In recent months, health-care workers have been able to lower mortality rates — the ratio of patients who die once infected. Much of that progress has come through hard-earned expertise by ICU staff — new approaches and knowledge about how to combat the virus, such as when to use ventilators, the adoption of treatments such as steroids and proning patients, which helps with breathing by shifting them onto their abdomens.

But the hard-won battle to lower mortality rates could be imperiled as hospitals are overwhelmed and staffing gets stretched, Osterholm said. And as the pandemic has seeped into rural swatches of the Midwest, skeleton staffs at smaller hospitals are shrinking further as doctors and nurses fall ill.

A report this week by Osterholm’s center showed shortages in 29 of the 40 basic but critical drugs often used for covid-19 patients. That includes antibiotics, sedatives like propofol that are used to calm patients during intubation and heart medication such as norepinephrine. And because of the widespread nature of the infections, hospitals are finding it harder to draw from excess supplies of such drugs elsewhere.

The nation’s growing fatigue with the pandemic will likely make it even harder to contain a wintertime wave, specialists fear.

Even as hundreds of people are dying each day, “there’s this false sense of calm right now,” said Tom Inglesby, director of the Johns Hopkins Center for Health Security. “We have the president saying, ‘We’re rounding the corner.’ We have state leaders openly defying public health guidances.”

Inglesby pointed to plans and metrics many states laid out last spring for reopening. “That’s been completely disregarded in many places,” he said.

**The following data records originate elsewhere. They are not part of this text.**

What follows belongs to an exercise in optimizing a design on an open flow for small area, a short achievable clock period and few clock cycles per item; a production flow would make more cautious choices. Function was checked by simulation only, so behaviour that the tests miss may differ from the original.

==> design.v <==
`default_nettype none
package lkp_pkg;
    typedef logic [3-1:0] mshr_idx_t;
    typedef struct packed {
        logic [3-1:0] order_id;
        logic                    so;
        logic [5-1:0]   reg_entry;
        logic [4-1:0]   rob_entry;
    } lkp_meta_t;
    typedef struct packed {
        logic [20-1:0] key;
        lkp_meta_t              meta;
    } lkp_req_t;
    typedef struct packed {
        logic [20-1:0] result;
        lkp_meta_t              meta;
    } lkp_rsp_t;
    typedef struct packed {
        logic [20-1:0] key;
        mshr_idx_t              idx;
    } c2a_req_t;
    typedef enum logic [1:0] {
        S_IDLE,
        S_SEARCH,
        S_RESOLVE
    } slot_state_e;
endpackage
`default_nettype wire
`timescale 1ns/100ps
`default_nettype none
module lookup_cache_top (
    input  wire                      clk,
    input  wire                      rst,
    input  wire                      req_valid_i,
    input  wire  [20+(3 + 1 + 5 + 4)-1:0] req_i,
    output logic                     req_ready_o,
    output logic                     rsp_valid_o,
    output logic [20+(3 + 1 + 5 + 4)-1:0] rsp_o,
    input  wire                      rsp_ready_i,
    output logic                     c2a_vld_o,
    output logic [20-1:0]   c2a_info_o,
    output logic [10-1:0] c2a_req_id_o,
    input  wire                      a2c_rdy_i,
    input  wire                      a2c_rsp_vld_i,
    input  wire  [10-1:0] a2c_rsp_id_i,
    input  wire  [20-1:0]   a2c_rslt_i
);
    localparam int KW = 20;
    localparam int RW = 20;
    localparam int MW = (3 + 1 + 5 + 4);
    localparam int NE = 16;
    localparam int EW = 4;
    localparam int NS = 8;
    localparam int SW = 3;
    logic          rv_q, sv_q;
    logic [KW-1:0] rkey_q, skey_q;
    logic [MW-1:0] rmeta_q, smeta_q;
    logic [NE-1:0] tv_q;             
    logic [NE-1:0] cv_q;             
    logic [KW-1:0] key_q  [NE];
    logic [RW-1:0] rslt_q [NE];
    logic [EW-1:0] ptr_q;            
    logic [NS-1:0] busy_q;
    logic [EW-1:0] ent_q  [NS];
    logic [MW-1:0] meta_q [NS];
    logic          av_q;
    logic [SW-1:0] aid_q;
    logic [RW-1:0] ard_q;
    logic          cvld_q;
    logic [KW-1:0] ckey_q;
    logic [SW-1:0] cid_q;
    logic          ov_q;
    logic [RW-1:0] ores_q;
    logic [MW-1:0] ometa_q;
    logic [NE-1:0] match;
    logic [EW-1:0] match_idx;
    logic          hit_v, hit_p;
    always_comb begin
        match_idx = '0;
        for (int e = 0; e < NE; e++) begin
            match[e] = tv_q[e] && (key_q[e] == rkey_q);
            if (match[e]) match_idx = match_idx | EW'(e);
        end
    end
    assign hit_v = |(match & cv_q);
    assign hit_p = |(match & ~cv_q);
    logic [NS-1:0] srdy;
    always_comb begin
        for (int s = 0; s < NS; s++) begin
            srdy[s] = busy_q[s] && cv_q[ent_q[s]];
        end
    end
    logic [SW-1:0] rsel, fsel;
    logic          any_rdy, any_free;
    always_comb begin
        rsel = '0;
        fsel = '0;
        for (int s = NS - 1; s >= 0; s--) begin
            if (srdy[s])    rsel = SW'(s);
            if (!busy_q[s]) fsel = SW'(s);
        end
    end
    assign any_rdy  = |srdy;
    assign any_free = |(~busy_q);
    logic lk_ptr;
    always_comb begin
        lk_ptr = 1'b0;
        for (int s = 0; s < NS; s++) begin
            if (busy_q[s] && ent_q[s] == ptr_q) lk_ptr = 1'b1;
        end
    end
    logic o_free, c_free;
    assign o_free = !ov_q || rsp_ready_i;
    assign c_free = !cvld_q || a2c_rdy_i;
    logic s_fire;        
    logic h_fire;        
    logic m_fire;        
    logic a_fire;        
    logic skip;          
    logic r_go;
    assign s_fire = any_rdy && o_free;
    assign h_fire = rv_q && hit_v && o_free && !any_rdy;
    assign m_fire = rv_q && hit_p && any_free;
    assign a_fire = rv_q && !hit_v && !hit_p && any_free && c_free && !lk_ptr;
    assign skip   = rv_q && !hit_v && !hit_p && lk_ptr;
    assign r_go   = h_fire || m_fire || a_fire;
    logic r_free;
    assign r_free = !rv_q || r_go;
    assign req_ready_o = !sv_q;
    logic [EW-1:0] a_ent;
    assign a_ent = ent_q[aid_q];
    always_ff @(posedge clk or posedge rst) begin
        if (rst) begin
            rv_q   <= 1'b0;
            sv_q   <= 1'b0;
            tv_q   <= '0;
            cv_q   <= '0;
            ptr_q  <= '0;
            busy_q <= '0;
            av_q   <= 1'b0;
            cvld_q <= 1'b0;
            ov_q   <= 1'b0;
        end else begin
            if (r_free) begin
                rv_q <= sv_q || req_valid_i;
                sv_q <= 1'b0;
            end else if (req_valid_i && !sv_q) begin
                sv_q <= 1'b1;
            end
            av_q <= a2c_rsp_vld_i;
            if (av_q) begin
                cv_q[a_ent] <= 1'b1;
            end
            if (a_fire) begin
                tv_q[ptr_q] <= 1'b1;
                cv_q[ptr_q] <= 1'b0;
            end
            if (a_fire || skip) begin
                ptr_q <= ptr_q + 1'b1;
            end
            if (s_fire) begin
                busy_q[rsel] <= 1'b0;
            end
            if (m_fire || a_fire) begin
                busy_q[fsel] <= 1'b1;
            end
            if (a_fire) begin
                cvld_q <= 1'b1;
            end else if (a2c_rdy_i) begin
                cvld_q <= 1'b0;
            end
            if (s_fire || h_fire) begin
                ov_q <= 1'b1;
            end else if (rsp_ready_i) begin
                ov_q <= 1'b0;
            end
        end
    end
    logic [NE-1:0] osel;
    logic [RW-1:0] omux;
    always_comb begin
        omux = '0;
        for (int e = 0; e < NE; e++) begin
            osel[e] = any_rdy ? (ent_q[rsel] == EW'(e)) : match[e];
            if (osel[e]) omux = omux | rslt_q[e];
        end
    end
    always_ff @(posedge clk) begin
        if (r_free) begin
            rkey_q  <= sv_q ? skey_q  : req_i[KW+MW-1:MW];
            rmeta_q <= sv_q ? smeta_q : req_i[MW-1:0];
        end
        if (!sv_q) begin
            skey_q  <= req_i[KW+MW-1:MW];
            smeta_q <= req_i[MW-1:0];
        end
        ard_q <= a2c_rslt_i;
        aid_q <= a2c_rsp_id_i[SW-1:0];
        if (av_q) begin
            rslt_q[a_ent] <= ard_q;
        end
        if (a_fire) begin
            key_q[ptr_q] <= rkey_q;
        end
        if (m_fire || a_fire) begin
            ent_q[fsel]  <= a_fire ? ptr_q : match_idx;
            meta_q[fsel] <= rmeta_q;
        end
        if (a_fire) begin
            ckey_q <= rkey_q;
            cid_q  <= fsel;
        end
        if (s_fire || h_fire) begin
            ores_q  <= omux;
            ometa_q <= s_fire ? meta_q[rsel] : rmeta_q;
        end
    end
    assign rsp_valid_o  = ov_q;
    assign rsp_o        = {ores_q, ometa_q};
    assign c2a_vld_o    = cvld_q;
    assign c2a_info_o   = ckey_q;
    assign c2a_req_id_o = {{(10 - SW){1'b0}}, cid_q};
endmodule
`default_nettype wire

In North Dakota — among the hardest-hit states — Gov. Doug Burgum (R) put the onus on individuals to wear masks and avoid gatherings.

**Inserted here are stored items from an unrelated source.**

What follows belongs to an exercise in optimizing a design on an open flow for small area, a short achievable clock period and few clock cycles; a production flow would make more cautious choices. Where RTL was checked, it was by simulation tests only, not by an equivalence proof against the original. Power and IR drop assume default switching activity.

## source_text_tokenizer_top
module source_text_tokenizer_top (
  input  logic        clk_i,
  input  logic        rst_ni,
  input  logic        in_valid,
  output logic        in_ready,
  input  logic [7:0]  in_text_byte,
  input  logic        in_end_of_text,
  output logic        out_valid,
  input  logic        out_ready,
  output logic [5:0]  out_kind,
  output logic [23:0] out_start_offset,
  output logic [15:0] out_token_length,
  output logic [15:0] out_token_line,
  output logic [15:0] out_token_col,
  output logic [7:0]  out_string_byte,
  output logic        out_last
);
Size: ~200 flip-flops.
Settings: LEC_CHECK=0, CAP_MARGIN=20, CORE_MARGIN=2, CORE_UTILIZATION=60, PLACE_DENSITY=0.7, SLEW_MARGIN=20; clock period 9.0 ns.
standard.sh (not shown) runs the stock make flow with config.mk's settings and CLKGATE_MAP_FILE= SYNTH_SCRIPT=/design/flow/synth_recipe.tcl, a recipe that flattens the netlist after the stock synthesis.
==> flow/flow/run.sh <==
#!/bin/bash
set -euo pipefail
export BUFFER_PORTS_ARGS="-buffer_cell sky130_fd_sc_hd__buf_1"
export CTS_ARGS="-sink_clustering_enable -repair_clock_nets -dont_use_dummy_load -buf_list sky130_fd_sc_hd__clkbuf_8 -sink_buffer_max_cap_derate 0.6"
export SETUP_SLACK_MARGIN=5.5
bash standard.sh > standard_flow.log 2>&1
Change:
--- a/flow/design.v
+++ b/flow/design.v
@@ -203,24 +203,18 @@
       "+":     single_kind = stt_pkg::KPlus;
       "-":     single_kind = stt_pkg::KMinus;
       "*":     single_kind = stt_pkg::KStar;
       default: begin single_kind = stt_pkg::KBadChar; is_single = 1'b0; end
     endcase
   end
   assign len_inc = (len_q != stt_pkg::LenMax) ? len_q + 16'd1 : len_q;
-  always_comb begin
-    logic c;
-    c = adv_q && off_q != stt_pkg::OffMax;
-    for (int i = 0; i < 24; i++) begin cur_off[i] = off_q[i] ^ c; c = c & off_q[i]; end
-    c = adv_q && lastlf_q && line_q != stt_pkg::PosMax;
-    for (int i = 0; i < 16; i++) begin cur_line[i] = line_q[i] ^ c; c = c & line_q[i]; end
-    c = adv_q && col_q != stt_pkg::PosMax;
-    for (int i = 0; i < 16; i++) begin cur_col[i] = col_q[i] ^ c; c = c & col_q[i]; end
-    if (adv_q && lastlf_q) cur_col = 16'd1;
-  end
+  assign cur_off  = (adv_q && off_q != stt_pkg::OffMax) ? off_q + 24'd1 : off_q;
+  assign cur_line = (adv_q && lastlf_q && line_q != stt_pkg::PosMax) ? line_q + 16'd1 : line_q;
+  assign cur_col  = (adv_q && lastlf_q) ? 16'd1 :
+                    (adv_q && col_q != stt_pkg::PosMax) ? col_q + 16'd1 : col_q;
   stt_kw_match u_kw (
     .c_i(c), .len_i(len_q), .open_i(kw_open), .mask_i(kwm_q), .mask_o(kwm_d), .kind_o(kw_kind)
   );
   always_comb begin
     fall_res = 1'b1;
     fall_kind = single_kind;
     fall_len = 2'd1;
@@ -352,17 +346,14 @@
     end
   end
   assign done_o = !split;
   assign emit = close_res || (fall && fall_res);
   assign advance = done_o && !eot && !halt_d && mode_q != stt_pkg::MEnded;
   logic [1:0]  pos_sel;
   assign pos_sel = close_res ? close_pos : stt_pkg::PosCur;
-  logic p_load, p_from_last;
-  assign p_load = (emit && pos_sel != stt_pkg::PosRun) || (open_run && !emit) || ppend_q;
-  assign p_from_last = ppend_q || (mode_q == stt_pkg::MIdle && pend_q != stt_pkg::PNone);
   always_ff @(posedge clk_i or negedge rst_ni) begin
     if (!rst_ni) begin
       mode_q <= stt_pkg::MIdle; pend_q <= stt_pkg::PNone; halt_q <= 1'b0;
       off_q <= '0; line_q <= 16'd1; col_q <= 16'd1; adv_q <= 1'b0;
       ov_q <= 1'b0; ppend_q <= 1'b0;
     end else begin
       if (go_i) ppend_q <= open_run && emit;
@@ -377,18 +368,18 @@
     end
   end
   always_ff @(posedge clk_i) begin
     if (go_i) begin
       len_q <= len_d;
       kwm_q <= kwm_d;
       if (advance) lastlf_q <= is_lf;
-      if (p_load) begin
-        p_off_q  <= p_from_last ? off_q  : cur_off;
-        p_line_q <= p_from_last ? line_q : cur_line;
-        p_col_q  <= p_from_last ? col_q  : cur_col;
+      if (emit && pos_sel == stt_pkg::PosCur || open_run && !emit) begin
+        p_off_q <= cur_off; p_line_q <= cur_line; p_col_q <= cur_col;
+      end else if (emit && pos_sel == stt_pkg::PosOp || ppend_q) begin
+        p_off_q <= off_q; p_line_q <= line_q; p_col_q <= col_q;
       end
       if (emit) begin
         kind_q <= close_res ? close_kind : fall_kind;
         lsel_q <= close_res ? close_len : fall_len;
         sb_q <= sb;
         last_q <= !more;
       end
What happened: Area after synthesis falls by 2.2%; hold slack degrades by 0.034 ns; final area falls by 14%; register-to-register slack improves by 1.9 ns; final cell count falls by 3.2%; setup slack improves by 1.9 ns; maximum frequency rises by 56%; wire length falls by 9.5%; non-clock buffer count falls by 98; via count falls by 2.4%; clock power falls by about 3%; count of clock-buffer cells in the layout does not change.
Testbench counts after the change, summed over its fixed seeds: cycles 24,327.
Only the layout flow was run in the first run of this note; the RTL was not checked for function there.

---

source_text_tokenizer_top, a different RTL version from the one above (not shown whole).
For scale: about 1300 cells after synthesis, ~200 flip-flops, about 100 I/O pins, roughly 12000 um^2 of cells after synthesis.
export LEC_CHECK = 0
export CAP_MARGIN = 20
export CORE_MARGIN = 2
export CORE_UTILIZATION = 60
export PLACE_DENSITY = 0.7
export SLEW_MARGIN = 20
create_clock -name core_clock -period 9.0 [get_ports {clk_i}]
Scripts as last shown in full above: flow/flow/run.sh
Testbench counts at the start, summed over its fixed seeds: cycles 24,327.
Next try:
--- a/flow/design.v
+++ b/flow/design.v
@@ -354,28 +354,27 @@
   assign p_load = (emit && pos_sel != stt_pkg::PosRun) || (open_run && !emit) || ppend_q;
   assign p_from_last = ppend_q || (mode_q == stt_pkg::MIdle && pend_q != stt_pkg::PNone);
   always_ff @(posedge clk_i or negedge rst_ni) begin
     if (!rst_ni) begin
       mode_q <= stt_pkg::MIdle; pend_q <= stt_pkg::PNone; halt_q <= 1'b0;
       off_q <= '0; line_q <= 16'd1; col_q <= 16'd1; adv_q <= 1'b0;
-      ov_q <= 1'b0; ppend_q <= 1'b0;
+      ov_q <= 1'b0; ppend_q <= 1'b0; len_q <= '0;
     end else begin
       if (go_i) ppend_q <= open_run && emit;
       if (go_i) begin
-        mode_q <= mode_d; pend_q <= pend_d; halt_q <= halt_d;
+        mode_q <= mode_d; pend_q <= pend_d; halt_q <= halt_d; len_q <= len_d;
         if (advance) begin
           off_q <= cur_off; line_q <= cur_line; col_q <= cur_col; adv_q <= 1'b1;
         end
       end
       if (go_i) ov_q <= emit;
       else if (out_ready_i) ov_q <= 1'b0;
     end
   end
   always_ff @(posedge clk_i) begin
     if (go_i) begin
-      len_q <= len_d;
       kwm_q <= kwm_d;
       if (advance) lastlf_q <= is_lf;
       if (p_load) begin
         p_off_q  <= p_from_last ? off_q  : cur_off;
         p_line_q <= p_from_last ? line_q : cur_line;
         p_col_q  <= p_from_last ? col_q  : cur_col;
The changed run ran to the end with no violations.
Clock-buffer cell count stays the same.
Global-route usage went up by 2.5 points.
Setup slack degrades by 0.078 ns.
Hold slack degrades by 0.0058 ns.
Cell area went up by a little under a tenth.
For the second run of this note, only the layout was checked, not whether the RTL still works.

“It’s not a job for government,” Burgum recently declared.

At Thursday night’s final presidential debate, President Trump claimed the virus was “going away” and “we’re learning to live with it.” His Democratic rival, former vice president Joe Biden, responded, “We’re learning to die with it.”

Experts say rapid action is needed by leaders and residents to tamp down virus transmission.

“It’s been framed as this false choice between full shutdowns and doing nothing, but that’s not the case,” said Inglesby, who urged people to wear masks and avoid large gatherings.

Politicians also need to stop minimizing the risk posed by the virus and start discussing openly with the public the hard decisions and trade-offs that lie ahead, Murray said. Is it, for example, worth keeping bars open if it means having to close schools?

“I worry sometimes about being too pessimistic,” she said. “We are not making predictions and saying this dark winter is somehow inevitable. We’re trying to warn people this is how it will be if we don’t do something about it.

“But it doesn’t have to be that way.”